Methods: Patients diagnosed to have Stargardt maculopathy had two 5-second fixation tests using SLO-based macular perimeter. During one test the patient was asked to,“Look at the cross” (LC). During the second the patient was asked to, “Look straight ahead even if you do not see the cross” (LS). Thirteen control subjects were tested under the same conditions. Foveal location was determined with OCT topographies scans in control subjects. The mean position of anatomic fovea relative to the disk in controls was used to localize the position of the fovea in Stargardt subjects. The mean vector length, mean angle, and angular dispersion from anatomic fovea to fixation for each subject under each condition were calculated. Data about visual acuity, contrast sensitivity and time since diagnosis was taken from the medical record.

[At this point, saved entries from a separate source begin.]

`config.mk`:
```
export PLATFORM = sky130hd
export DESIGN_NAME = usb_ep0_out_status
export DESIGN_NICKNAME = d
export VERILOG_FILES = /design/src/hdl/usb_ep0_out_status.v
export VERILOG_INCLUDE_DIRS = /design/src /design/src/hdl
export SDC_FILE = /design/constraint.sdc
export NUM_CORES = 1
export LEC_CHECK = 0
export ABC_AREA = 0
export BUFFER_PORTS_ARGS = -buffer_cell sky130_fd_sc_hd__buf_4
export CORE_ASPECT_RATIO = 0.7
export CORE_UTILIZATION = 28
export CTS_CLUSTER_DIAMETER = 50
export CTS_CLUSTER_SIZE = 8
export DETAILED_ROUTE_END_ITERATION = 10
export MAX_ROUTING_LAYER = met4
export SYNTH_ARGS = -nofsm -noshare
export SYNTH_HDL_FRONTEND = slang
export SYNTH_SLANG_ARGS = --single-unit
```
`constraint.sdc`:
```
create_clock -name core_clk -period 1.5 [get_ports core_clk]
set_input_delay 0.3 -clock core_clk [delete_from_list [all_inputs] [get_ports core_clk]]
set_output_delay 0.3 -clock core_clk [all_outputs]
set_load 0.02 [all_outputs]
```
`src/hdl/usb_ep0_out_regs.vh`:
```
// Register offsets, field positions and reset values of the ep0 out block
`ifndef USB_EP0_OUT_REGS_VH
`define USB_EP0_OUT_REGS_VH

// ********************
// Register byte offsets
// ********************
`define OFS_EP0_OUT_CONFIG 12'h000
`define OFS_EP0_OUT_BYTE_COUNT 12'h004
`define OFS_FUNCTION_ADDRESS 12'h008
`define OFS_USB_EVENT_STATUS 12'h00c
`define OFS_USB_EVENT_MASK 12'h010
`define OFS_EP0_EVENT_STATUS 12'h014

// ********************
// ep0_out_config fields
// ********************
`define BIT_XFER_DONE_IRQ_ENABLE 2
`define BIT_STALL 3
`define BIT_DATA_TOGGLE_STATE 5
`define BIT_BUFFER_MANAGER_ENABLE 7

// ********************
// ep0_out_byte_count fields
// ********************
`define BIT_NAK 7
`define COUNT_MAX 4'h8
`define RST_COUNT 4'h0
`define RST_NAK 1'b1
`define RST_CFG_BIT 1'h0
`define RST_XFER 1'h0

// ********************
// usb_event_status and usb_event_mask fields
// ********************
`define BIT_SETUP_OVERWRITE_FLAG 0
`define BIT_SETUP_FLAG 2
`define BIT_PORT3_POWER_ON_FLAG 3
`define BIT_PORT3_POWER_OFF_FLAG 4
`define BIT_RESUME_FLAG 5
`define BIT_SUSPEND_FLAG 6
`define BIT_PORT_RESET_FLAG 7
`define STATUS_IMPL_MASK 8'hfd
`define RST_STATUS 8'h00
`define RST_MASK 8'h00
`define RST_ADDRESS 7'h00

// ********************
// Handshake codes
// ********************
`define HS_ACK 2'h0
`define HS_NAK 2'h1
`define HS_STALL 2'h2

`endif

```
`src/hdl/usb_ep0_out_status.v`:
```
// Endpoint-0 out control, function address and USB event status logic
//
// Chosen here: register access over APB and the register addresses.
`timescale 1ns/1ps
`include "usb_ep0_out_regs.vh"

module usb_ep0_out_status
(
    // Clock and reset
    input wire core_clk,
    input wire rst_n,
    // APB slave
    input wire psel,
    input wire penable,
    input wire pwrite,
    input wire [11:0] paddr,
    input wire [31:0] pwdata,
    output reg [31:0] prdata,
    output reg pready,
    output reg pslverr,
    // USB engine events, one-cycle pulses
    input wire usb_func_reset,
    input wire setup_rx,
    input wire setup_buf_full,
    input wire out_pkt_rx,
    input wire [6:0] token_addr,
    input wire [3:0] out_pkt_len,
    input wire out_pkt_data1,
    input wire port3_power_on,
    input wire port3_power_off,
    input wire resume_detect,
    input wire suspend_detect,
    input wire port_reset_detect,
    // Handshake to USB engine
    output reg hs_valid,
    output reg [1:0] hs_code,
    // Interrupt
    output reg irq
);

    // ********************
    // State
    // ********************
    reg ie_q;
    reg stall_q;
    reg toggle_q;
    reg bm_enable_q;
    reg nak_q;
    reg [3:0] count_q;
    reg [6:0] address_field_q;
    reg [7:0] sta_q;
    reg [7:0] msk_q;
    reg xfer_flag_q;

    // ********************
    // Bus decode
    // ********************
    wire acc = psel & penable;
    wire wr = acc & pwrite & pready;
    wire hit_cfg = paddr == `OFS_EP0_OUT_CONFIG;
    wire hit_cnt = paddr == `OFS_EP0_OUT_BYTE_COUNT;
    wire hit_adr = paddr == `OFS_FUNCTION_ADDRESS;
    wire hit_sta = paddr == `OFS_USB_EVENT_STATUS;
    wire hit_msk = paddr == `OFS_USB_EVENT_MASK;
    wire hit_evt = paddr == `OFS_EP0_EVENT_STATUS;
    wire mapped = hit_cfg | hit_cnt | hit_adr | hit_sta | hit_msk | hit_evt;

    // ********************
    // Transaction decisions
    // ********************
    wire addr_ok = token_addr == address_field_q;
    wire setup_ev = setup_rx & addr_ok;
    wire out_ev = out_pkt_rx & addr_ok;
    wire out_stall = out_ev & stall_q;
    // Refusal: setup pending, buffer full or manager blocked
    wire out_nak = out_ev & ~stall_q &
        (sta_q[`BIT_SETUP_FLAG] | nak_q | ~bm_enable_q);
    wire out_ack = out_ev & ~stall_q & ~out_nak;
    wire out_take = out_ack & (out_pkt_data1 == toggle_q);

    function [3:0] clamp;
        input [3:0] v;
        begin
            clamp = (v > `COUNT_MAX) ? `COUNT_MAX : v;
        end
    endfunction

    // ********************
    // Status set vector
    // ********************
    reg [7:0] set_vec;
    always @*
    begin
        set_vec = 8'h00;
        set_vec[`BIT_SETUP_OVERWRITE_FLAG] = setup_ev & setup_buf_full;
        set_vec[`BIT_SETUP_FLAG] = setup_ev;
        set_vec[`BIT_PORT3_POWER_ON_FLAG] = port3_power_on;
        set_vec[`BIT_PORT3_POWER_OFF_FLAG] = port3_power_off;
        set_vec[`BIT_RESUME_FLAG] = resume_detect;
        set_vec[`BIT_SUSPEND_FLAG] = suspend_detect;
        set_vec[`BIT_PORT_RESET_FLAG] = port_reset_detect;
    end

    wire [7:0] sta_clr = (wr & hit_sta) ? pwdata[7:0] : 8'h00;
    wire [7:0] sta_keep = usb_func_reset ? (sta_q & 8'h80) : sta_q;
    wire [7:0] sta_d;

    // ********************
    // Event status flags, one per implemented bit, bit 1 held at zero
    // ********************
    localparam [7:0] STA_IMPL = `STATUS_IMPL_MASK;
    genvar b;
    generate
        for (b = 0; b < 8; b = b + 1)
        begin : g_sta
            // Set wins over a write-one clear
            assign sta_d[b] = STA_IMPL[b] &
                ((sta_keep[b] & ~sta_clr[b]) | set_vec[b]);
        end
    endgenerate

    // ********************
    // Event status register
    // ********************
    always @(posedge core_clk or negedge rst_n)
    begin
        if (!rst_n)
            sta_q <= `RST_STATUS;
        else
            sta_q <= sta_d;
    end

    // ********************
    // Transfer interrupt enable
    // ********************
    always @(posedge core_clk or negedge rst_n)
    begin
        if (!rst_n)
            ie_q <= `RST_CFG_BIT;
        else if (usb_func_reset)
            ie_q <= `RST_CFG_BIT;
        else if (wr & hit_cfg)
            ie_q <= pwdata[`BIT_XFER_DONE_IRQ_ENABLE];
    end

    // ********************
    // Stall request, cleared when sent or by a setup
    // ********************
    always @(posedge core_clk or negedge rst_n)
    begin
        if (!rst_n)
            stall_q <= `RST_CFG_BIT;
        else if (usb_func_reset)
            stall_q <= `RST_CFG_BIT;
        else if (out_stall | setup_ev)
            stall_q <= 1'h0;
        else if (wr & hit_cfg)
            stall_q <= pwdata[`BIT_STALL];
    end

    // ********************
    // Data toggle, a setup starts DATA1
    // ********************
    always @(posedge core_clk or negedge rst_n)
    begin
        if (!rst_n)
            toggle_q <= `RST_CFG_BIT;
        else if (usb_func_reset)
            toggle_q <= `RST_CFG_BIT;
        else if (setup_ev)
            toggle_q <= 1'h1;
        else if (out_take)
            toggle_q <= ~toggle_q;
    end

    // ********************
    // Buffer manager enable
    // ********************
    always @(posedge core_clk or negedge rst_n)
    begin
        if (!rst_n)
            bm_enable_q <= `RST_CFG_BIT;
        else if (usb_func_reset)
            bm_enable_q <= `RST_CFG_BIT;
        else if (wr & hit_cfg)
            bm_enable_q <= pwdata[`BIT_BUFFER_MANAGER_ENABLE];
    end

    // ********************
    // Buffer NAK, packet load wins over a software write
    // ********************
    always @(posedge core_clk or negedge rst_n)
    begin
        if (!rst_n)
            nak_q <= `RST_NAK;
        else if (usb_func_reset)
            nak_q <= `RST_NAK;
        else if (out_take)
            nak_q <= 1'h1;
        else if (wr & hit_cnt)
            nak_q <= pwdata[`BIT_NAK];
    end

    // ********************
    // Byte count load, reserved codes act as 8
    // ********************
    wire [3:0] count_load = out_take ? clamp(out_pkt_len) :
        clamp(pwdata[3:0]);

    // ********************
    // Byte count
    // ********************
    always @(posedge core_clk or negedge rst_n)
    begin
        if (!rst_n)
            count_q <= `RST_COUNT;
        else if (usb_func_reset)
            count_q <= `RST_COUNT;
        else if (out_take | (wr & hit_cnt))
            count_q <= count_load;
    end

    // ********************
    // Function address
    // ********************
    always @(posedge core_clk or negedge rst_n)
    begin
        if (!rst_n)
            address_field_q <= `RST_ADDRESS;
        else if (usb_func_reset)
            address_field_q <= `RST_ADDRESS;
        else if (wr & hit_adr)
            address_field_q <= pwdata[6:0];
    end

    // ********************
    // Event mask
    // ********************
    always @(posedge core_clk or negedge rst_n)
    begin
        if (!rst_n)
            msk_q <= `RST_MASK;
        else if (usb_func_reset)
            msk_q <= `RST_MASK;
        else if (wr & hit_msk)
            msk_q <= pwdata[7:0] & STA_IMPL;
    end

    // ********************
    // Transfer-done event
    // ********************
    wire xfer_set = out_take & ie_q;
    wire xfer_clr = wr & hit_evt & pwdata[0];

    // ********************
    // Transfer-done flag, set wins over clear
    // ********************
    always @(posedge core_clk or negedge rst_n)
    begin
        if (!rst_n)
            xfer_flag_q <= `RST_XFER;
        else if (usb_func_reset)
            xfer_flag_q <= `RST_XFER;
        else if (xfer_set)
            xfer_flag_q <= 1'h1;
        else if (xfer_clr)
            xfer_flag_q <= 1'h0;
    end

    // ********************
    // Handshake strobe
    // ********************
    always @(posedge core_clk or negedge rst_n)
    begin
        if (!rst_n)
            hs_valid <= 1'h0;
        else
            hs_valid <= out_ev;
    end

    // ********************
    // Handshake code
    // ********************
    always @(posedge core_clk or negedge rst_n)
    begin
        if (!rst_n)
            hs_code <= `HS_ACK;
        // Stall outranks NAK, NAK outranks ACK
        else if (out_stall)
            hs_code <= `HS_STALL;
        else if (out_nak)
            hs_code <= `HS_NAK;
        else
            hs_code <= `HS_ACK;
    end

    // ********************
    // Interrupt, follows the next event status and the current transfer-done flag
    // ********************
    always @(posedge core_clk or negedge rst_n)
    begin
        if (!rst_n)
            irq <= 1'h0;
        else
            irq <= |(sta_d & msk_q) | xfer_flag_q;
    end

    // ********************
    // APB response, one wait state
    // ********************
    reg [7:0] rd_byte;
    always @*
    begin
        rd_byte = 8'h00;
        if (hit_cfg)
        begin
            rd_byte[`BIT_XFER_DONE_IRQ_ENABLE] = ie_q;
            rd_byte[`BIT_STALL] = stall_q;
            rd_byte[`BIT_DATA_TOGGLE_STATE] = toggle_q;
            rd_byte[`BIT_BUFFER_MANAGER_ENABLE] = bm_enable_q;
        end
        else if (hit_cnt)
            rd_byte = {nak_q, 3'h0, count_q};
        else if (hit_adr)
            rd_byte = {1'b0, address_field_q};
        else if (hit_sta)
            rd_byte = sta_q;
        else if (hit_msk)
            rd_byte = msk_q;
        else if (hit_evt)
            rd_byte = {7'h00, xfer_flag_q};
    end

    always @(posedge core_clk or negedge rst_n)
    begin
        if (!rst_n)
        begin
            pready <= 1'b0;
            pslverr <= 1'b0;
            prdata <= 32'h00000000;
        end
        else
        begin
            pready <= acc & ~pready;
            pslverr <= acc & ~pready & ~mapped;
            if (acc & ~pready & ~pwrite)
                prdata <= {24'h000000, rd_byte};
        end
    end

endmodule

```
==> impl_results.md, run 1 <==
* EDFF count, synth at 0
* CP Class: flop to flop
* Clk sink count at 45
* Startpoint Class: flop
* Antenna violations before repair at 0
* Core footprint at 9220 um2
* Area delta synth->final at 46.7%
* Drc violations at 0
* Commonest non-fill, non-tap cells in the layout: buf_4, dfrtp_1, nor2_1
* Commonest non-fill, non-tap cell in the layout: buf_4
* Vias in the first global route at 2,389
* Depth of the CTS H-tree at 2
* Synth Register Bits at 45
* Most common cell on crit path: buf_6
* RSZ-0062 raised after global routing: true
* Max Clk Rate at 573 MHz
* Critical path endpoint: count_q[2]$_DFFE_PN0P_
* Mapped Area at 2700 um2
* Failing checks: setup timing
* Max-slew violations at 0
* P per Cell Area at 741 nW/um2
* First-pass GRT wire length at 12,600 um
* Final wirelength at 8160 um
* Yosys top cell by area: dfrtp_1
* DIE AREA at 10,100 um2
* Site Rows at 29
* Seq/Total Area, Yosys at 0.417
* Max Cap Viol at 0
* Chip Width at 119 um
* Worst slew pin tran at 598 ps
* Drt pass-1 iters at 4
* Critical Path AT at 1930 ps
* Synth Warn # at 0
* Post-synth top area share at 0.407
* Endpoints failing setup at 22
* Pin count of the biggest net entering global routing at 46
* Rel. slew slack at 0.602
* Fin crit share at 1.16
* Crit. Startpoint: address_field_q[1]$_DFFE_PN0P_
* CTS root buffer: clkbuf_16
* CP max stage cell: dfrtp_1
* Synth Instances at 287
* Critical Path Stages at 8
* Post-synth ARST share at 1.00
* Buf+Inv Stages, Crit Path at 3
* Pint at 0.00223 W
* Ports at 108
* CP endpoint kind: flop
* Avg Inst Size Synth at 9.42 um2
* Prevailing post-synth register cell: dfrtp_1
* Total Routing Usage GR at 0.170
* Sw frac at 0.242
* Worst hold slack at 4.77 ps
* DP HPWL at 6090 um
* Initial core utilization at 0.293
* Routability Congestion at 0.831
* P_sw at 0.000712 W
* Top Family by Delay on Critical Path: simple AND/OR/NAND/NOR gates
* Worst slack at placement at -379 ps
* Clk slew on worst S/H paths at 60 ps
* Max VDD drop at 0.405 mV
* PnR worst setup slack at -246 ps
* DR vias at 2,502
* Clock power share at 0.444
* Sequential power share at 0.419
* Longest Clk Path Bufs at 2
* Critical path required time at 1690 ps
* R2r setup slk at -250 ps
* Share of layout cells above drive strength 1 at 0.403
* TritonCTS clock tree: yes
* Tmin final at 1750 ps
* R2R depth at 8
* Nets at 469
* RR Endpoint: count_q[2]$_DFFE_PN0P_
* IO Port Bufs at 59
* Final Hold Viols at 0
* Worst-path fanout max at 7
* Largest stage delay, worst path at 390 ps
* Clock latency at the later pin of the worst-skew pair at 290 ps
* DRT antenna net count at 0
* Combinational Power Share at 0.137
* Static Leak at 1.85 nW
* DIE HEIGHT at 84.2 um
* Vias per cell at 4.77
* Number of DRC markers in iteration 0 at 160
* Ranking of synthesized cells by area: dfrtp_1, mux2i_1, buf_4
* Max Clock Skew at 4.31 ps
* Status: complete, but fails checks
* Total gr overflow at 0
* Synth cell types at 51
* Worst R2R Start: address_field_q[1]$_DFFE_PN0P_
* Average wire per standard cell at 15.6 um
* Crit path cell chain: xnor2_1, buf_4, nand4_1, nor4b_4, buf_6, buf_6, a21oi_2, o21a_1
* Worst hold path type: input pin to async pin
* Antenna diode count at 0
* TritonCTS Buffers at 5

Results: Records of 38 patients with Stargardt maculopathy were reviewed. Fixation was most frequently in the superior retina (74% LC condition and 67% LS condition). The average PRL eccentricity was 11.02 degrees for the LC condition (median = 9.52 degrees) and 7.84 degrees for the LS condition (median = 5.9 degrees). This difference was statistically significant (P < 0.001). Sixty-nine percent of subjects had inter-ocular PRLs that were < 10 degrees apart. Approximately 43% of eyes did not statistically change fixation when asked to look straight ahead. When fixation did shift, the magnitude of the shift was correlated with the PRL eccentricity determined when asked to look at the cross (OD, r = -0.69, P < 0.001; OS, r = -0.76, P < 0.001; OU, r = -0.66, P < 0.001). The distance moved under the different conditions (LC and LS) was not correlated with age, disease duration, age of disease onset, visual acuity, contrast sensitivity or BCEA.

Conclusions: Even after longstanding disease and established ability to use eccentric fixation, some patients will move their fixation from their preferred retinal locus (PRL) when asked to look in the direction that they believe is straight ahead. Verbal directions can change fixation in patients with Stargardt maculopathy and, therefore, may impact measured visual function, such as visual acuity assessments or PRL assessment.